Businesses have been expanding their use of data science for some years, but more recent advances in Big Data analytics, machine learning and artificial intelligence have lit a fire under the trend by allowing businesses to meaningfully execute on the insights generated.
For most businesses, the foundations of data science are already in place. Rule-based approaches are standard in many aspects of security, for example, in basic anomaly detection, where alerts are created for a security team to then investigate. With their flat architecture and ability to provide context, data lakes have also helped companies expand the amount of data available for security systems to interrogate.
Data science builds on these fundamentals, by allowing organisations to make use of the datasets they have in increasingly complex and automated ways. Machine learning and analytics can be put to work on organisations' raw data to identify patterns that are out of the ordinary, and then suggest or take the appropriate action to remediate external attacks, insider threats, or otherwise concerning events.
While larger companies may now be investigating data science or have already set up a practice within the organisation, only a small proportion will have a dedicated security wing. This is likely to be because the jury's still out on whether data science should be a centralised or line-of-business set-up.
However, data science has a lot to offer the IT department, whichever department it reports into. One of the key advantages that well-deployed data science can offer is that it typically has a great focus on demonstrating the business value of its projects, leaving the board in no doubt as to the return on investment of its projects – and giving those in the IT department valuable ammunition when asking for more funding.
One of the most commonly-cited examples of data science for security purposes comes from the banking and insurance industry. There, data science brings together a combination of analytics and machine learning to detect fraudulent transactions. By scanning various datasets relating to user and network behaviour, companies can detect anomalies and either respond or generate an alert – prioritised according to threat level – for security professionals to investigate further.
This basic premise can be put to work for countless security applications: detecting attempted intrusions on a company network, identifying users acting against corporate policies, or managing risk. And, thanks to machine learning, models and algorithms can be refined further over their lifetime – reflecting changes in staff behaviour, alterations in the technology using the network, or evolution in the threat landscape – to reduce the number of unnecessary alerts that staff are called on to look into.

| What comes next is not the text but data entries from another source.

--- config.mk ---
export PLATFORM = sky130hd
export DESIGN_NAME = hs_bus_ctrl
export DESIGN_NICKNAME = d
export VERILOG_FILES = /design/src/rtl/hs_pkg.sv /design/src/rtl/hs_seq_core.sv /design/src/rtl/hs_proto_chk.sv /design/src/rtl/hs_bus_ctrl.sv
export SDC_FILE = /design/constraint.sdc
export NUM_CORES = 1
export LEC_CHECK = 0
export ABC_AREA = 1
export BUFFER_PORTS_ARGS = -buffer_cell sky130_fd_sc_hd__buf_2
export CAP_MARGIN = 20
export CORE_AREA = 2 2 39 41
export DETAILED_ROUTE_END_ITERATION = 16
export DIE_AREA = 0 0 41 43
export SLEW_MARGIN = 20
export SYNTH_ARGS = -nofsm -noshare
export SYNTH_HDL_FRONTEND = slang
export SYNTH_SLANG_ARGS = --single-unit
--- constraint.sdc ---
create_clock -name clk_i -period 2.5 [get_ports clk_i]
set_input_delay 0.375 -clock clk_i [delete_from_list [all_inputs] [get_ports clk_i]]
set_output_delay 0.375 -clock clk_i [all_outputs]
set_load 0.01 [all_outputs]
--- src/rtl/hs_pkg.sv ---
`timescale 1ns/1ps
package hs_pkg;

  typedef struct packed {
    logic rd;
    logic wr;
    logic ack;
  } hs_in_t;

  typedef struct packed {
    logic ph;    // read phase bit, separates repeated pin codes
    logic en;
    logic stb;
    logic back;
  } hs_state_t;

  localparam int unsigned HS_IN_W = $bits(hs_in_t);
  localparam int unsigned HS_ST_W = $bits(hs_state_t);

  function automatic hs_state_t hs_next(hs_in_t i, hs_state_t s);
    hs_state_t n;
    n.ph   = i.rd & (s.ph | ~i.ack);
    n.en   = (i.ack & s.ph) | (i.wr & ~i.ack & (s.en | ~s.stb));
    n.stb  = s.ph | s.en | (i.wr & s.stb);
    n.back = (s.en & ~i.wr) | (i.wr & (s.back | (i.ack & ~s.en & s.stb)));
    return n;
  endfunction

endpackage

--- src/rtl/hs_seq_core.sv ---
`timescale 1ns/1ps
module hs_seq_core
  import hs_pkg::*;
(
  input  logic      clk_i,
  input  logic      rst_ni,
  input  hs_in_t    in_i,
  output hs_state_t st_o
);

  hs_state_t st_q;

  always_ff @(posedge clk_i or negedge rst_ni) begin
    if (!rst_ni) st_q <= '0;
    else         st_q <= hs_next(in_i, st_q);
  end

  assign st_o = st_q;

  p_ph_clear_r3: assert property (@(posedge clk_i) disable iff (!rst_ni)
    !in_i.rd |=> !st_q.ph);

  p_back_after_en_r2: assert property (@(posedge clk_i) disable iff (!rst_ni)
    $rose(st_q.back) && !$past(in_i.wr) |-> $past(st_q.en));

  p_wr_en_drop_r4: assert property (@(posedge clk_i) disable iff (!rst_ni)
    in_i.wr && in_i.ack && !st_q.ph |=> !st_q.en);

  p_wr_stb_hold_r5: assert property (@(posedge clk_i) disable iff (!rst_ni)
    in_i.wr && st_q.stb |=> st_q.stb);

endmodule

--- src/rtl/hs_proto_chk.sv ---
`timescale 1ns/1ps
module hs_proto_chk
  import hs_pkg::*;
(
  input  logic      clk_i,
  input  logic      rst_ni,
  input  hs_in_t    in_i,
  input  hs_state_t st_i,
  output logic      err_o
);

  hs_in_t in_q;
  hs_in_t chg;
  logic   err_q;
  logic   pend;
  logic   idle;
  logic   rd_ok, wr_ok, ack_ok;
  logic   viol;

  assign chg  = in_i ^ in_q;
  assign pend = (hs_next(in_q, st_i) != st_i);
  assign idle = (st_i == '0);

  always_comb begin
    rd_ok  = in_q.rd ? st_i.back : (idle & ~in_q.wr & ~in_q.ack);
    wr_ok  = in_q.wr ? st_i.back : (idle & ~in_q.rd & ~in_q.ack);
    ack_ok = in_q.ack ? (~st_i.stb & ~st_i.en & ~st_i.back)
                      : (st_i.stb & ~st_i.back & (in_q.rd | in_q.wr));
  end

  always_comb begin
    viol = in_i.rd & in_i.wr;
    if (chg != '0) begin
      if ($countones(chg) > 1 || pend) viol = 1'b1;
      if (chg.rd  && !rd_ok)  viol = 1'b1;
      if (chg.wr  && !wr_ok)  viol = 1'b1;
      if (chg.ack && !ack_ok) viol = 1'b1;
    end
  end

  always_ff @(posedge clk_i or negedge rst_ni) begin
    if (!rst_ni) begin
      in_q  <= '0;
      err_q <= 1'b0;
    end else begin
      in_q  <= in_i;
      err_q <= err_q | viol;
    end
  end

  assign err_o = err_q;

  p_err_sticky_r6: assert property (@(posedge clk_i) disable iff (!rst_ni)
    err_q |=> err_q);

  p_both_strobes_r7: assert property (@(posedge clk_i) disable iff (!rst_ni)
    in_i.rd && in_i.wr |=> err_q);

endmodule

--- src/rtl/hs_bus_ctrl.sv ---
`timescale 1ns/1ps
module hs_bus_ctrl
  import hs_pkg::*;
(
  input  logic clk_i,
  input  logic rst_ni,
  input  logic rd_stb_i,
  input  logic wr_stb_i,
  input  logic dev_ack_i,
  output logic dev_stb_o,
  output logic xcvr_en_o,
  output logic bus_ack_o,
  output logic proto_err_o
);

  hs_in_t    in_s;
  hs_state_t st_s;

  assign in_s.rd  = rd_stb_i;
  assign in_s.wr  = wr_stb_i;
  assign in_s.ack = dev_ack_i;

  hs_seq_core i_core (
    .clk_i  (clk_i),
    .rst_ni (rst_ni),
    .in_i   (in_s),
    .st_o   (st_s)
  );

  hs_proto_chk i_chk (
    .clk_i  (clk_i),
    .rst_ni (rst_ni),
    .in_i   (in_s),
    .st_i   (st_s),
    .err_o  (proto_err_o)
  );

  assign dev_stb_o = st_s.stb;
  assign xcvr_en_o = st_s.en;
  assign bus_ack_o = st_s.back;

  p_rst_idle_r1: assert property (@(posedge clk_i)
    !rst_ni |-> !dev_stb_o && !xcvr_en_o && !bus_ack_o && !proto_err_o);

  p_rd_stb_fall_r3: assert property (@(posedge clk_i) disable iff (!rst_ni)
    $fell(bus_ack_o) && !$past(wr_stb_i) && !$past(proto_err_o) |-> !dev_stb_o);

endmodule

; ---- Word-level counts from Yosys, hierarchy flattened
; Cells that the tools add are included.
[classes]
n_bitwise = 50
order_cmp = 1
n_addsub = 2
mux = 8
reduce_logical = 9
n_eq_ne = 1
[ops]
columns = operator, count
row1 = 32-bit by 1-bit adder with 32-bit output, 1
row2 = 32-bit by 2-bit greater-than comparator with 1-bit output (second input constant), 1
row3 = 1-bit bitwise AND, 27
row4 = 1-bit bitwise OR, 14
row5 = 1-bit 2-to-1 mux, 8
row6 = 1-bit inverter, 8
row7 = 4-bit zero test, 1
row8 = 4-bit inequality test, 1
row9 = 1-bit logical AND, 3
row10 = 1-bit zero test, 3
row11 = 3-bit nonzero test, 1
row12 = 3-bit bitwise XOR, 1
row13 = 1-bit by 1-bit adder with 2-bit output, 1
row14 = 1-bit logical OR, 1
[word_totals]
out_inout_bits = 4
reg_bits = 8
inputBits = 5
elab_cells = 79

; ---- Depth between registers and ports, before layout
[depth]
word_depth = 14
ltp_mapped = 13
depth_no_buf = 13

; ---- Cells and area by module
; A second synthesis with hierarchy kept.
[unflattened]
cells_unflattened = 95
area_unflattened_um2 = 580.6
[modules_own_cells]
columns = mod, n_inst, area_per_inst_um2, cells_each, seq_area_each_um2
row1 = hs_proto_chk, 1, 416.6, 76, 100.1
row2 = hs_seq_core, 1, 163.9, 19, 100.1

; ---- Least setup slack after synthesis
; Ideal clock, no wire load.
[synth_path]
path_kind = register to register
startpoint = register i_chk.in_q[0] in the netlist's numbering
endpoint = register i_chk.err_q, in the netlist i_chk.err_o
path_buffers = 0
stages_incl_launch_ff = 14
setup_ns = 0.119
path_slack_ns = 1.071
required_time_ns = 2.381
arrival_ns = 1.310
synth_period_minus_slack_ns = 1.429
cell_sequence = dfrtp_1 > inv_2 > nand2_1 > nand2_1 > inv_1 > ha_1 > nand2_1 > nand2_1 > inv_1 > nand2_1 > nor2_1 > nand2_1 > nand2_1 > nand2_1
[synth_between]
elab_chain_len = 13
word_cells_on_any_way = 36
classes_between = add/sub (2) / order compare (1) / eq/ne (1) / mux (8) / bitwise (16) / reduce/logical (8)
[synth_lines]
columns = item, line_no
row1 = "start, declared", hs_proto_chk.sv:12  ; hs_in_t in_q;
row2 = "start signal, assigned", hs_proto_chk.sv:46  ; in_q <= in_i;
row3 = branches (longest 11 deep; another with 32-bit by 1-bit adder with 32-bit output), n/a
row4 = 1-bit 2-to-1 mux *, hs_proto_chk.sv:33  ; if (chg != '0) begin
row5 = 1-bit bitwise OR *, hs_proto_chk.sv:47  ; err_q <= err_q | viol;
row6 = "end signal, assigned", hs_proto_chk.sv:47
row7 = "end, declared", hs_proto_chk.sv:14  ; logic err_q;
; Mark *: on every way between the ends.

; ---- Worst setup path in the final report
; Ends and elaborated chain as after synthesis.

==> qor.json <==
{
  "clock_sink_count": {"value": 8},
  "worstMarginPinSlew": {"value": 245, "unit": "ps"},
  "first_global_vias": {"value": 505},
  "max-clock-path-buffers": {"value": 2},
  "start_util": {"value": 0.408},
  "clk_pin_slew_worst_paths": {"value": 50, "unit": "ps"},
  "ys_types": {"value": 15},
  "tritoncts_clock_tree": {"value": "done"},
  "r2r-end": {"value": "i_chk.err_o"},
  "post-cts-setup-buffer-count": {"value": 0},
  "slew_headroom": {"value": 0.837},
  "timing.hold.worst.class": {"value": "input pin to flop"},
  "hpwl": {"value": 989, "unit": "um"},
  "max_freq": {"value": 0.633, "unit": "GHz"},
  "ioPinCount": {"value": 9},
  "die_height": {"value": 43, "unit": "um"},
  "gp_routability_congestion": {"value": 0.810},
  "die_area": {"value": 1760, "unit": "um^2"},
  "design.final.nets": {"value": 109},
  "synthToLayoutAreaGrowth": {"value": 16.4, "unit": "%"},
  "finalMaxSlewViolations": {"value": 0},
  "post_synth_inst_count": {"value": 88},
  "antenna_violating_nets_post_route": {"value": 0},
  "capturing_element_of_the_worst_setup_path": {"value": "i_chk.err_o"},
  "most_common_cell_after_layout_fill_and_taps_aside": {"value": "sky130_fd_sc_hd__nand2_1"},
  "globalRouteOverflowTotal": {"value": 0},
  "setup.worst_path.class": {"value": "flop to flop"},
  "grt_setup_unrepaired": {"value": "false"},
  "synth_top_area_share": {"value": 0.355},
  "final_layout_size_suffix_gt1_frac": {"value": 0.220},
  "outcome": {"value": "completed"},
  "yosysTopAreaCell": {"value": "sky130_fd_sc_hd__dfrtp_1"},
  "drt-pass1-iter-count": {"value": 4},
  "placed_area": {"value": 624, "unit": "um^2"},
  "drc_errors": {"value": 0},
  "stdcell_area": {"value": 657, "unit": "um^2"},
  "grt_antenna_before_repair": {"value": 0},
  "ff2ff_setup_slack": {"value": 920, "unit": "ps"},
  "grt_use_total": {"value": 0.170},
  "setup_violations": {"value": 0},
  "critical_path.max_fanout": {"value": 6},
  "std_cell_rows": {"value": 14},
  "nets_in_the_synthesized_netlist": {"value": 95},
  "crit_path_start_kind": {"value": "flop"},
  "first_pass_grt_wire_length": {"value": 2090, "unit": "um"},
  "filler_cell_count": {"value": 146},
  "htreeDepth": {"value": 1},
  "maxCapViolations": {"value": 0},
  "wl_per_cell": {"value": 10.4, "unit": "um"},
  "number_of_cts_inserted_buffers": {"value": 3},
  "finalSetupTns": {"value": 0, "unit": "ps"},
  "worst_setup_path_end_kind": {"value": "flop"},
  "netlist_top_cells_area": {"value": "sky130_fd_sc_hd__dfrtp_1 35%, sky130_fd_sc_hd__nand2_1 19%, sky130_fd_sc_hd__nor2_1 8.6%"},
  "post_drt_via_cell_ratio": {"value": 4.84},
  "worst_hold_startpoint": {"value": "rd_stb_i"},
  "yosysWarnings": {"value": 0},
  "vdd.ir_drop.worst": {"value": 381, "unit": "uV"},
  "synth_sequential_area_ratio": {"value": 0.355},
  "fin_ws": {"value": 921, "unit": "ps"},
  "core_region_area": {"value": 1380, "unit": "um^2"},
  "die_width": {"value": 41, "unit": "um"},
  "cts.root.buffer_cell": {"value": "sky130_fd_sc_hd__clkbuf_4"},
  "clock_skew": {"value": 2.31, "unit": "ps"},
  "netlist_area": {"value": 564, "unit": "um^2"},
  "period_share": {"value": 0.632},
  "cp_data_required_time": {"value": 2640, "unit": "ps"},
  "antenna-diode-count": {"value": 0},
  "cp.arrival": {"value": 1720, "unit": "ps"},
  "cellLeakagePower": {"value": 0.365, "unit": "nW"},
  "design_power": {"value": 0.000339, "unit": "W"},
  "detail_route.wirelength": {"value": 1210, "unit": "um"},
  "mostFrequentLayoutCells": {"value": "28 x sky130_fd_sc_hd__nand2_1, 13 x sky130_fd_sc_hd__nor2_1, 9 x sky130_fd_sc_hd__inv_1"},
  "powerDensity": {"value": 515, "unit": "nW/um^2"},
  "crit_path_start": {"value": "i_chk.in_q[0]"},
  "avgSynthCellArea": {"value": 6.41, "unit": "um^2"},
  "grt_max_degree": {"value": 9},
  "placement.io_buffers": {"value": 8},
  "vias": {"value": 561},
  "final-hold-violation-count": {"value": 0},
  "reg2regPathDepth": {"value": 13},
  "clkLatencyLatePin": {"value": 250, "unit": "ps"},
  "post-route-min-period": {"value": 1580, "unit": "ps"},
  "worstReg2RegStart": {"value": "i_chk.in_q[0]"},
  "place_ws": {"value": 838, "unit": "ps"},
  "synth.ff_latch_count": {"value": 8},
  "initialDrtViolationCount": {"value": 6}
}
==> area by class of cell <==
cell class	instances	area [um^2]	share of cell area
Multi-Input combinational cell	66	312	0.474
Inverter	14	52.6	0.0800
Clock buffer	3	22.5	0.0343
Sequential cell	8	200	0.305
Timing Repair Buffer	9	50.0	0.0762
Tap cell	16	20.0	0.0305
==> critical path, cell delays in order (launching register included) <==
cell                      delay [ps]
sky130_fd_sc_hd__dfrtp_1         450
sky130_fd_sc_hd__inv_2            80
sky130_fd_sc_hd__nand2_1          50
sky130_fd_sc_hd__nand2_1         110
sky130_fd_sc_hd__inv_1            60
sky130_fd_sc_hd__ha_1            280
sky130_fd_sc_hd__nand2_1          60
sky130_fd_sc_hd__nand2_1          40
sky130_fd_sc_hd__inv_1            50
sky130_fd_sc_hd__nand2_1          40
sky130_fd_sc_hd__nor2_1           80
sky130_fd_sc_hd__nand2_1          60
sky130_fd_sc_hd__nand2_1          50
sky130_fd_sc_hd__nand2_1          40
==> per-layer routing <==
| metal | track usage | share of wire |
|---|---|---|
| met5 | 0 | 0 |
| met4 | 0.0400 | 0.0074 |
| met3 | 0.0471 | 0.036 |
| met2 | 0.244 | 0.45 |
| met1 | 0.249 | 0.50 |
==> stage by stage <==
step,util,std cells,hold WS (ps)
global placement,0.451,112,223
finish,0.475,116,255
detailed placement,0.451,112,226
global route,0.475,116,246
floorplan,-,88,79.4
CTS,0.475,116,246
==> sequential cells by signal, summed over array words and instances, names as in the netlist <==
signal	flops
i_chk.in_q	3
i_chk.err_o	1
i_core.st_o	4
==> power by group <==
group          total (W)  internal, W  leakage (nW)  switching, W
registers       0.000157     0.000139        0.0912     0.0000180
logic          0.0000861    0.0000335         0.260     0.0000526
clock network  0.0000958    0.0000547        0.0138     0.0000410
==> synth_stat cells, drive strengths merged <==
cell type,number
o21bai,1
a21oi,4
ha,2
nand2,30
nand3,8
inv,14
nor2,16
a31oi,1
o21ai,3
dfrtp,8
nand3b,1
==> logic make-up (layout without fill, tap and decap cells) <==
kind of cell | count (synthesis) | after routing | synth area share
simple gates | 55 | 55 | 0.421
buf+inv | 14 | 26 | 0.0931
compound gates | 9 | 9 | 0.0865
flops | 8 | 8 | 0.355
fa+ha+maj | 2 | 2 | 0.0443
==> how the worst min path moves through the flow <==
| stage | endpoint | slack, ps | depth (start not counted) |
|---|---|---|---|
| finish | i_chk.in_q[2] | 260 | 1 |
| global route | i_chk.in_q[2] | 250 | 1 |
| CTS | i_chk.in_q[2] | 250 | 1 |
| detailed placement | i_core.st_o[3] | 230 | 1 |
| global placement | i_core.st_o[3] | 220 | 1 |
| floorplan | i_chk.err_o | 80 | 0 |
==> timing repair <==
| item | in CTS | in global routing |
|---|---|---|
| hold buffers | 1 | 0 |
| gates resized for setup | 0 | 0 |
| endpoints found under the hold margin | 8 | 0 |
Power figures use the tool's default switching activity.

However, as with any data science project, those in security can only advance with the right fuel – the appropriate data. With the falling cost of storing data and the increasing ease of gathering it, businesses may succumb to the temptation of collecting as much information as possible and holding on to it for as long as they can. With the advent of GDPR focusing minds on issues of data and consent, businesses may choose to examine how much of what they accumulate and keep is really necessary.
The first step for businesses looking to embark on a data science project is to identify the business need that it will address. From there, the data comes into its own: organisations need to query if they have the information they need to generate the insight they require – and if not, develop a plan to do so – and meet that business need.